Science has progressed recently on explaining the origins of mesovortices in quasi-linear convective systems (QLCSs). Atkins and St. Laurent (2009) and Trapp and Weisman (2003) offer different explanations for the generation of the leading-edge mesovortices generated in their simulations, but both explanations rely on tilting and stretching of horizontal vorticity parallel to the gust front by updrafts and downdrafts.

Despite the advances in the science, radar evidence suggests the origin and structure of mesovortices may span a broader spectrum than are commonly discussed in the literature. Federal Aviation Administration (FAA) Terminal Doppler Weather Radars (TDWRs), offering a finer spatial and temporal data resolution than is achievable with the National Weather Service Weather Surveillance Radar - 1988 Doppler (NWS WSR-88D), have provided numerous cases of damaging mesovortices that don't fit the behavioral mold of tornadic mesovortices as documented in the literature. In the WFO Baltimore/Washington (LWX) County Warning Area (CWA), damaging mesovortices have been associated with, for example, supercell structure in a linear-structure storm segment, rearward-generating and path-crossing damaging mesovortices and damaging, non-supercellular mesovortices well behind the leading edge of a linear storm.

While these unusual damaging mesovortices also develop upward, unlike their better-documented counterparts they have relatively short longevity (on the order of 2-3 minutes), much smaller horizontal dimension (~1km diameter or smaller) and comparably short developmental lead times. At times, these mesovortices may even be associated with non-surface-based convection, suggesting the possibility of a more dynamically-driven genesis process. The damage paths with these mesovortices almost invariably are scalloped in shape and have a low aspect ratio (25-125 yards wide and a few miles long), a scale much more typical of tornadic paths than straight-line wind damage.

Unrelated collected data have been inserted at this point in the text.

===== src/rtl/uart_loader.sv =====
`default_nettype none
// ============================================================================
// Module      : uart_loader
// Description : UART boot loader. Receives framed bytes (A5, N[7:0], N[15:8],
//               4*N data bytes little-endian) and writes N words to main
//               memory from address 0, holding the CPU in reset until done.
//               Optional macro UART_LOADER_CHECKSUM_EN appends an XOR
//               checksum byte that must match before the CPU is released.
// Revision    : 1.0 - initial release
// ============================================================================
module uart_loader #(
  parameter int CLOCK_RATE = 24_000_000,
  parameter int BAUD_RATE  = 115200,
  parameter int ADDR_WIDTH = 14
) (
  input  logic                  clk,
  input  logic                  rst,
  input  logic                  rx,
  output logic                  mem_write,
  output logic [3:0]            mem_wmask,
  output logic [ADDR_WIDTH-1:0] mem_addr,
  output logic [31:0]           mem_wdata,
  output logic                  cpu_rst,
  output logic                  busy,
  output logic                  done,
  output logic                  error
);

  localparam int c_CLKS_PER_BIT = CLOCK_RATE / BAUD_RATE;
  localparam int c_CNT_W        = $clog2(c_CLKS_PER_BIT + 1);
  localparam logic [c_CNT_W-1:0] c_BIT_LAST  = c_CNT_W'(c_CLKS_PER_BIT - 1);
  localparam logic [c_CNT_W-1:0] c_HALF_LAST = c_CNT_W'((c_CLKS_PER_BIT / 2) - 1);

  // Receiver states
  typedef enum logic [1:0] {
    RX_IDLE  = 2'd0,
    RX_START = 2'd1,
    RX_DATA  = 2'd2,
    RX_STOP  = 2'd3
  } rx_state_t;

  // Frame states; bits [4:2] are {error, done, busy} so the status outputs
  // come straight from state flops with no decode logic behind them.
  typedef enum logic [4:0] {
    HUNT  = 5'b000_00,
    LEN0  = 5'b001_00,
    LEN1  = 5'b001_01,
    DATA  = 5'b001_10,
`ifdef UART_LOADER_CHECKSUM_EN
    CSUM  = 5'b001_11,
`endif
    DONE  = 5'b010_00,
    ERROR = 5'b100_00
  } frame_state_t;

  logic               r_rx_meta;
  logic               r_rx_sync;
  logic               r_rx_prev;
  rx_state_t          r_rx_state;
  logic [c_CNT_W-1:0] r_cnt;
  logic [2:0]         r_bit_idx;
  logic [7:0]         r_shift;
  logic               r_byte_valid;
  logic               r_frame_err;

  frame_state_t          r_state;
  logic [15:0]           r_words_left;
  logic [1:0]            r_byte_idx;
  logic                  r_mem_write;
  logic [3:0]            r_mem_wmask;
  logic [ADDR_WIDTH-1:0] r_mem_addr;
  logic [31:0]           r_mem_wdata;
`ifdef UART_LOADER_CHECKSUM_EN
  logic [7:0]            r_csum;
`endif

  // Two-flop synchroniser plus one delay flop for falling-edge detection
  always_ff @(posedge clk) begin
    if (rst) begin
      r_rx_meta <= 1'b1;
      r_rx_sync <= 1'b1;
      r_rx_prev <= 1'b1;
    end else begin
      r_rx_meta <= rx;
      r_rx_sync <= r_rx_meta;
      r_rx_prev <= r_rx_sync;
    end
  end

  // UART byte receiver: start re-check at half bit, then sample at bit centres
  always_ff @(posedge clk) begin
    if (rst) begin
      r_rx_state   <= RX_IDLE;
      r_cnt        <= '0;
      r_bit_idx    <= 3'd0;
      r_shift      <= 8'h00;
      r_byte_valid <= 1'b0;
      r_frame_err  <= 1'b0;
    end else begin
      r_byte_valid <= 1'b0;
      r_frame_err  <= 1'b0;
      case (r_rx_state)
        RX_IDLE: begin
          r_cnt <= '0;
          if (r_rx_prev && !r_rx_sync) r_rx_state <= RX_START;
        end
        RX_START: begin
          if (r_cnt == c_HALF_LAST) begin
            r_cnt     <= '0;
            r_bit_idx <= 3'd0;
            // A line that is high again at mid-start was only a glitch
            r_rx_state <= r_rx_sync ? RX_IDLE : RX_DATA;
          end else begin
            r_cnt <= r_cnt + c_CNT_W'(1);
          end
        end
        RX_DATA: begin
          if (r_cnt == c_BIT_LAST) begin
            r_cnt   <= '0;
            r_shift <= {r_rx_sync, r_shift[7:1]};
            if (r_bit_idx == 3'd7) r_rx_state <= RX_STOP;
            else                   r_bit_idx  <= r_bit_idx + 3'd1;
          end else begin
            r_cnt <= r_cnt + c_CNT_W'(1);
          end
        end
        RX_STOP: begin
          if (r_cnt == c_BIT_LAST) begin
            r_cnt        <= '0;
            r_rx_state   <= RX_IDLE;
            r_byte_valid <= r_rx_sync;
            r_frame_err  <= ~r_rx_sync;
          end else begin
            r_cnt <= r_cnt + c_CNT_W'(1);
          end
        end
        default: r_rx_state <= RX_IDLE;
      endcase
    end
  end

  // Frame parser and memory write sequencer
  always_ff @(posedge clk) begin
    if (rst) begin
      r_state      <= HUNT;
      r_words_left <= 16'd0;
      r_byte_idx   <= 2'd0;
      r_mem_write  <= 1'b0;
      r_mem_wmask  <= 4'h0;
      r_mem_addr   <= '0;
      r_mem_wdata  <= 32'h0;
`ifdef UART_LOADER_CHECKSUM_EN
      r_csum       <= 8'h00;
`endif
    end else begin
      r_mem_write <= 1'b0;
      r_mem_wmask <= 4'h0;
      if (r_frame_err && (r_state != DONE) && (r_state != ERROR)) begin
        r_state <= ERROR;
      end else begin
        case (r_state)
          HUNT: begin
            if (r_byte_valid && (r_shift == 8'hA5)) begin
              r_state    <= LEN0;
              r_mem_addr <= '0;
`ifdef UART_LOADER_CHECKSUM_EN
              r_csum     <= 8'h00;
`endif
            end
          end
          LEN0: begin
            if (r_byte_valid) begin
              r_words_left[7:0] <= r_shift;
              r_state           <= LEN1;
            end
          end
          LEN1: begin
            if (r_byte_valid) begin
              r_words_left[15:8] <= r_shift;
              r_byte_idx         <= 2'd0;
              if ({r_shift, r_words_left[7:0]} != 16'd0) r_state <= DATA;
`ifdef UART_LOADER_CHECKSUM_EN
              else                                       r_state <= CSUM;
`else
              else                                       r_state <= DONE;
`endif
            end
          end
          DATA: begin
            if (r_byte_valid) begin
              r_mem_wdata[{r_byte_idx, 3'b000} +: 8] <= r_shift;
              r_byte_idx <= r_byte_idx + 2'd1;
`ifdef UART_LOADER_CHECKSUM_EN
              r_csum     <= r_csum ^ r_shift;
`endif
              if (r_byte_idx == 2'd3) begin
                r_mem_write <= 1'b1;
                r_mem_wmask <= 4'hF;
              end
            end
            // Advance address and word count once the write has been issued
            if (r_mem_write) begin
              r_mem_addr   <= r_mem_addr + ADDR_WIDTH'(1);
              r_words_left <= r_words_left - 16'd1;
              if (r_words_left == 16'd1) begin
`ifdef UART_LOADER_CHECKSUM_EN
                r_state <= CSUM;
`else
                r_state <= DONE;
`endif
              end
            end
          end
`ifdef UART_LOADER_CHECKSUM_EN
          CSUM: begin
            if (r_byte_valid) r_state <= (r_shift == r_csum) ? DONE : ERROR;
          end
`endif
          DONE:    ;
          ERROR:   ;
          default: r_state <= HUNT;
        endcase
      end
    end
  end

  assign mem_write = r_mem_write;
  assign mem_wmask = r_mem_wmask;
  assign mem_addr  = r_mem_addr;
  assign mem_wdata = r_mem_wdata;
  assign busy      = r_state[2];
  assign done      = r_state[3];
  assign error     = r_state[4];
  assign cpu_rst   = ~r_state[3];

endmodule
`default_nettype wire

Documented tornadic mesovortices have been shown to have greater longevity, depth and rotational velocity than their non-tornadic counterparts, and often are proximal to swaths of non-tornadic divergent wind damage (which at times can be extreme). The unusual damaging mesovortices described in this study do not seem to fit the typical characteristics of tornadic mesovortices given in the literature, yet are comparably strong in intensity and rotational velocity.

Given the short duration, shallow depth and small dimension of these vortices, it is understandable that such mesovortices may be difficult to warn for. Environmental awareness becomes key to anticipating the potential for their formation, and local studies at WFO Baltimore/Washington have aided in this effort. But several logistical questions remain: Are these damaging mesovortices in fact tornadoes? Is a tornado warning the best service option to warn of the associated threats? How can these vortices be warned for if an office lacks TDWR data? These questions will be discussed in the context of this presentation.